The data below holds a line containing "89 | 0.365 |" and a line containing "sky130_fd_sc_hd__buf_4 | 6 |"; please quote exactly those two lines and every line between them, and nothing else.

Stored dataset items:
-- Opening Marker --
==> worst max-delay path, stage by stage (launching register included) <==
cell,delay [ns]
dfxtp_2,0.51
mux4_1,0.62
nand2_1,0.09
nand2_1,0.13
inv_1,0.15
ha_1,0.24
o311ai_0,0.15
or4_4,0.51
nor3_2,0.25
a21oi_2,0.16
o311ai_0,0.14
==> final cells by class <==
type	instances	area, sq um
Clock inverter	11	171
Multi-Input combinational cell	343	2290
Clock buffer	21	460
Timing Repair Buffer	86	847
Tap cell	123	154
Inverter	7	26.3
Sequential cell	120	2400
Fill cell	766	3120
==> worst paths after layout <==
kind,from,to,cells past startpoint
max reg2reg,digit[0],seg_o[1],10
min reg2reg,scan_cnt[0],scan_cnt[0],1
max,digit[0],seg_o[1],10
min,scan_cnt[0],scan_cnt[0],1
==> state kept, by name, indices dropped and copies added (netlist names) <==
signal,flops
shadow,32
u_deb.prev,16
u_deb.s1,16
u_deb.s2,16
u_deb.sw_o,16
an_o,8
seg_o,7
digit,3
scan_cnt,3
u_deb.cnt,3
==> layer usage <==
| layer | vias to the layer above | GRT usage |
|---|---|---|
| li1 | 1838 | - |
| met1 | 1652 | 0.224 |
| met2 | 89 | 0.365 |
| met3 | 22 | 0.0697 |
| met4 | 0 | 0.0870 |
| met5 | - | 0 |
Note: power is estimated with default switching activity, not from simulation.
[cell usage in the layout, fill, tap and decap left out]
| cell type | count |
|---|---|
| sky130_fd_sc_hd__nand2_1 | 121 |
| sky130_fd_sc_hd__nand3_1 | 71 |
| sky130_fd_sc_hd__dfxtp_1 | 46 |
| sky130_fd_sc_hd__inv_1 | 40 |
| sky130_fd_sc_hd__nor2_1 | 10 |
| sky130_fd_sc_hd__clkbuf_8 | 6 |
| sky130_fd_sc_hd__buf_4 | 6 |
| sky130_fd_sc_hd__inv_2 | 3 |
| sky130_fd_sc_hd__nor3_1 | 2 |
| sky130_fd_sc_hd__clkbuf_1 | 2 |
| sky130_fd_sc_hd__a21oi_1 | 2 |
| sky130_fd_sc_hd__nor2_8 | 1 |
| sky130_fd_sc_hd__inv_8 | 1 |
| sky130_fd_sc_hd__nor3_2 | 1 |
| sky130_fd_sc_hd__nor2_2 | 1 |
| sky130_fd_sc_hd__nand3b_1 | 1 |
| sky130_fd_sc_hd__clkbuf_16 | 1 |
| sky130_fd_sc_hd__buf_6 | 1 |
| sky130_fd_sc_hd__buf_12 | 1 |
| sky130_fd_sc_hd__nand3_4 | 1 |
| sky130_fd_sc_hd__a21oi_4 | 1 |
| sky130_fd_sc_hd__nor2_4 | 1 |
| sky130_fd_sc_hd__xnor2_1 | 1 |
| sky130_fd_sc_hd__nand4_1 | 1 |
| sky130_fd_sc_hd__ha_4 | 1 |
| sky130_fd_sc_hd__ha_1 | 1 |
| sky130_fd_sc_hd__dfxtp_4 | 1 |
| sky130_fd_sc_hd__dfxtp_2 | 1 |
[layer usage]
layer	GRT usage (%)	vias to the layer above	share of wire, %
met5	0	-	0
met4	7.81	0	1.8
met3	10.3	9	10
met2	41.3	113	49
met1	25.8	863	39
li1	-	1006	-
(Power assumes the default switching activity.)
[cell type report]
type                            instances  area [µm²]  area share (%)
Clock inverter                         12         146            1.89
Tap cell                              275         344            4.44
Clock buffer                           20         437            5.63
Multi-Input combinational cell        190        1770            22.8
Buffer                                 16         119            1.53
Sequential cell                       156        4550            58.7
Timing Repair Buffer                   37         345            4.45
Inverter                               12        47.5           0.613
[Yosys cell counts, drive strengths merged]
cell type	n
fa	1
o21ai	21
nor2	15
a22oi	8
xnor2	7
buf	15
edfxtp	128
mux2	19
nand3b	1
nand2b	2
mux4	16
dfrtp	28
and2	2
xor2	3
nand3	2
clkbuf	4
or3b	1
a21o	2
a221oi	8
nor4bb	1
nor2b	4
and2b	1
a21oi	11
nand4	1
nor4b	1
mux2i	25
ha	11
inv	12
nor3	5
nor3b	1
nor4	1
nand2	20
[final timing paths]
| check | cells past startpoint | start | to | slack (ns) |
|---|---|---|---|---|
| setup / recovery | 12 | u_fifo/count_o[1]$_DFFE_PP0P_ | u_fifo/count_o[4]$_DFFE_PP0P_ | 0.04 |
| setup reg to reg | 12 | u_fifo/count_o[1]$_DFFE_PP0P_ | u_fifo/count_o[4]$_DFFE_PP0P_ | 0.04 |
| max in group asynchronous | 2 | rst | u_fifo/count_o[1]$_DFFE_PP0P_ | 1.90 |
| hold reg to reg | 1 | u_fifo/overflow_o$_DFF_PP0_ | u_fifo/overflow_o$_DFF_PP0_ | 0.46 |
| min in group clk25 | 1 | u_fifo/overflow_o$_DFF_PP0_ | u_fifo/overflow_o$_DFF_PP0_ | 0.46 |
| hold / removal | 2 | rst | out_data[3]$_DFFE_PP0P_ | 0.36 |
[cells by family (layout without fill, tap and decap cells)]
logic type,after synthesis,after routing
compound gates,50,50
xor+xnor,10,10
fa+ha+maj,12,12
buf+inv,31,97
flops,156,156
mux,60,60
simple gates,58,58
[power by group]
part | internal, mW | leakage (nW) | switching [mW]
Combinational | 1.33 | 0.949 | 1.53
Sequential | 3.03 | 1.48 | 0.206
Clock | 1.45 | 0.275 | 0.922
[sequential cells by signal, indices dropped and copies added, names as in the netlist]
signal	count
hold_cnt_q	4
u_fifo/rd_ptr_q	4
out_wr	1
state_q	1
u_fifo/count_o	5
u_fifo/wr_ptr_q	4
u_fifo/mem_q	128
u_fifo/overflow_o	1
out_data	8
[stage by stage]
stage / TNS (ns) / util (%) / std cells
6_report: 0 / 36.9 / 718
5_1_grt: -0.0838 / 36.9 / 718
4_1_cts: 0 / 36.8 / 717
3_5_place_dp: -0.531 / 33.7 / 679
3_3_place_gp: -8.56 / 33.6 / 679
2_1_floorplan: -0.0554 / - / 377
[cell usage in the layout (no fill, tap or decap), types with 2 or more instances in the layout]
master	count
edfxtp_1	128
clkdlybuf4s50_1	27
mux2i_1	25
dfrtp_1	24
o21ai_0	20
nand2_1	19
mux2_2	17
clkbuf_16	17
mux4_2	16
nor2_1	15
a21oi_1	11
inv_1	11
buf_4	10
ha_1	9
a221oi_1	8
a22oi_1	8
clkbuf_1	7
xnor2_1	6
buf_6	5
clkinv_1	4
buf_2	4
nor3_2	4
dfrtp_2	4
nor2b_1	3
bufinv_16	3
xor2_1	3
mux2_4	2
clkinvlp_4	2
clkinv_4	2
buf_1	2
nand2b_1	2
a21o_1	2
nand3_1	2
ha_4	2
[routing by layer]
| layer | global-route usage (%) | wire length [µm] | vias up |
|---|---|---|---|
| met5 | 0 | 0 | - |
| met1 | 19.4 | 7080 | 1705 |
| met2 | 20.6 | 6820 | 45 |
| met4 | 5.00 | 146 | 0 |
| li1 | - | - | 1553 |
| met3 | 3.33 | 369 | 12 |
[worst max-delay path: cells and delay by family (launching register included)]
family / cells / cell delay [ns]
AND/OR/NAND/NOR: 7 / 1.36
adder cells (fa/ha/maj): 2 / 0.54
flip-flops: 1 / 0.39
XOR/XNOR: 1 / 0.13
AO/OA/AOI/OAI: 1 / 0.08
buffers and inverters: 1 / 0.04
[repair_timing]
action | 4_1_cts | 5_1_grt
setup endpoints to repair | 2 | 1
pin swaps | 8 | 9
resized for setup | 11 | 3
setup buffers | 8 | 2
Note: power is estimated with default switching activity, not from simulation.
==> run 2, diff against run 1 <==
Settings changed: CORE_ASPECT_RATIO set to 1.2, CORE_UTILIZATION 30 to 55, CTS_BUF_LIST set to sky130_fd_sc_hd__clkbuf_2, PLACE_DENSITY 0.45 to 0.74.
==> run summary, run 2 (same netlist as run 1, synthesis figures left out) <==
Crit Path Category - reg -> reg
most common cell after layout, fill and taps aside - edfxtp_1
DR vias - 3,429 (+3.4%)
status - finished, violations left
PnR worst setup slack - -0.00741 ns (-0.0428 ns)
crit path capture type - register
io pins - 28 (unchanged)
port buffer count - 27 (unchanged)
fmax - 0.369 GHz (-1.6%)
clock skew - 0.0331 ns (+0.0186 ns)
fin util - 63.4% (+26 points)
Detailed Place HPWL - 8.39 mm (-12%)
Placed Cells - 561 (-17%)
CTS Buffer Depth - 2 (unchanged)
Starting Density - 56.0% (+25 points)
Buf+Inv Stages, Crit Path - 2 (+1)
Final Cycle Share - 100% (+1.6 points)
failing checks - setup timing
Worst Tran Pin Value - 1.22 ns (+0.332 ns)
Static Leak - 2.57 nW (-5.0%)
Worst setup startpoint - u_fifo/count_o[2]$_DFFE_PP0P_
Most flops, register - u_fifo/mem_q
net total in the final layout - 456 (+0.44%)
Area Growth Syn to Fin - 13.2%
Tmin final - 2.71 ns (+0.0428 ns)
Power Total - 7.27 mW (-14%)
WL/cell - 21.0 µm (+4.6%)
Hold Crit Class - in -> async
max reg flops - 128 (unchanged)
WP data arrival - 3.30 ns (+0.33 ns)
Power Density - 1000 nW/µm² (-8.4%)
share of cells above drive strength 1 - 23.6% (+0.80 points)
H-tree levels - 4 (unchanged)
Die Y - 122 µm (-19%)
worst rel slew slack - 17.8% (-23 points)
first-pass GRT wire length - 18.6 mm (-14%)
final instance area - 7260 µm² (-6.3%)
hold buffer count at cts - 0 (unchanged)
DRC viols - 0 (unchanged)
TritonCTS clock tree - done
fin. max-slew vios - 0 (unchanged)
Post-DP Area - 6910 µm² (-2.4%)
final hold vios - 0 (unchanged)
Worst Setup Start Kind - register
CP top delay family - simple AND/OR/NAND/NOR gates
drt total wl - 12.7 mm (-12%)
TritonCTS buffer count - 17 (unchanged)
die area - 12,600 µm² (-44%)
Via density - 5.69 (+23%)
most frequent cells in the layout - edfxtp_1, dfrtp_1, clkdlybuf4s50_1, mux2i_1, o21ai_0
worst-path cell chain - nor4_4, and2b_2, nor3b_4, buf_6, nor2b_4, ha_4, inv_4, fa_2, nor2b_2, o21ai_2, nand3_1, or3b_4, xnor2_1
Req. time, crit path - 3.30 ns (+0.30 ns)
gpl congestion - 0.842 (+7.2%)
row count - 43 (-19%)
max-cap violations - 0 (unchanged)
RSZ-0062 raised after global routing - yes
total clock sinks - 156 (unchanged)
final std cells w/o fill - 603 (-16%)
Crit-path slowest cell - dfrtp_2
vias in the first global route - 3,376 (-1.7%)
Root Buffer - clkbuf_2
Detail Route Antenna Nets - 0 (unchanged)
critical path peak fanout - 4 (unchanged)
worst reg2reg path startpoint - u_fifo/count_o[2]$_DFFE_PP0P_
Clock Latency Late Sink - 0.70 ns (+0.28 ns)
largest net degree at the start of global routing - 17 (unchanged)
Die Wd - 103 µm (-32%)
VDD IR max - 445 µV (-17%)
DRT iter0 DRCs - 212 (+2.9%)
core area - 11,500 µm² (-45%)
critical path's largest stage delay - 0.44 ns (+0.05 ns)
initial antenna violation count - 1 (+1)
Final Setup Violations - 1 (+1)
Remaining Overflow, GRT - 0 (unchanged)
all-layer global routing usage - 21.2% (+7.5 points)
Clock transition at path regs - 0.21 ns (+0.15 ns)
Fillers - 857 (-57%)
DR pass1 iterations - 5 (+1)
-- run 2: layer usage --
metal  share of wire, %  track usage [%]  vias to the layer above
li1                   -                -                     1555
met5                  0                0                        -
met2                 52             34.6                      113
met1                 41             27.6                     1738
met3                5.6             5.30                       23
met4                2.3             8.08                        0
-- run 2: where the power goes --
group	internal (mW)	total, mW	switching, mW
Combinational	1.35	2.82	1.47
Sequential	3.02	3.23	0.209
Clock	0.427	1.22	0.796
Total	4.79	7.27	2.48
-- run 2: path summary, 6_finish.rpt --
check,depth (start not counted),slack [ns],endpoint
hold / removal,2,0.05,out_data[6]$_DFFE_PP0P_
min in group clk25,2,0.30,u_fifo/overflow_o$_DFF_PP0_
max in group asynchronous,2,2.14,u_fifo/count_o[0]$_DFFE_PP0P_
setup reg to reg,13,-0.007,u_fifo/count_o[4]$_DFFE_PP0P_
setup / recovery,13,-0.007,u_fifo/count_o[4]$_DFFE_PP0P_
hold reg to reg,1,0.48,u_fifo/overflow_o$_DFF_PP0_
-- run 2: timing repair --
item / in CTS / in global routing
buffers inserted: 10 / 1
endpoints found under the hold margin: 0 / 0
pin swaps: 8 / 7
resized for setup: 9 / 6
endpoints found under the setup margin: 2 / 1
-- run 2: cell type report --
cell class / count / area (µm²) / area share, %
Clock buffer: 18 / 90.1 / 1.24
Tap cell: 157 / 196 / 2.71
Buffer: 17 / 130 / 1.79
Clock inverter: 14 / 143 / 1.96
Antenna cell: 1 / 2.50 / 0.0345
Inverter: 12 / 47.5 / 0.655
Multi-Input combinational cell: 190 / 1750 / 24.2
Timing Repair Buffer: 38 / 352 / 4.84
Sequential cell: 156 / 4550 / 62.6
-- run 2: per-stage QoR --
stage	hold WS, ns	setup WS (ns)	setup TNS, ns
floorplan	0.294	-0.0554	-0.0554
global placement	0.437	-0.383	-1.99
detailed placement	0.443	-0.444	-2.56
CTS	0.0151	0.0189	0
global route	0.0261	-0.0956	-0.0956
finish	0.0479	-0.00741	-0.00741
-- Closing Marker --
Response to the task:
| met2 | 89 | 0.365 |
| met3 | 22 | 0.0697 |
| met4 | 0 | 0.0870 |
| met5 | - | 0 |
Note: power is estimated with default switching activity, not from simulation.
[cell usage in the layout, fill, tap and decap left out]
| cell type | count |
|---|---|
| sky130_fd_sc_hd__nand2_1 | 121 |
| sky130_fd_sc_hd__nand3_1 | 71 |
| sky130_fd_sc_hd__dfxtp_1 | 46 |
| sky130_fd_sc_hd__inv_1 | 40 |
| sky130_fd_sc_hd__nor2_1 | 10 |
| sky130_fd_sc_hd__clkbuf_8 | 6 |
| sky130_fd_sc_hd__buf_4 | 6 |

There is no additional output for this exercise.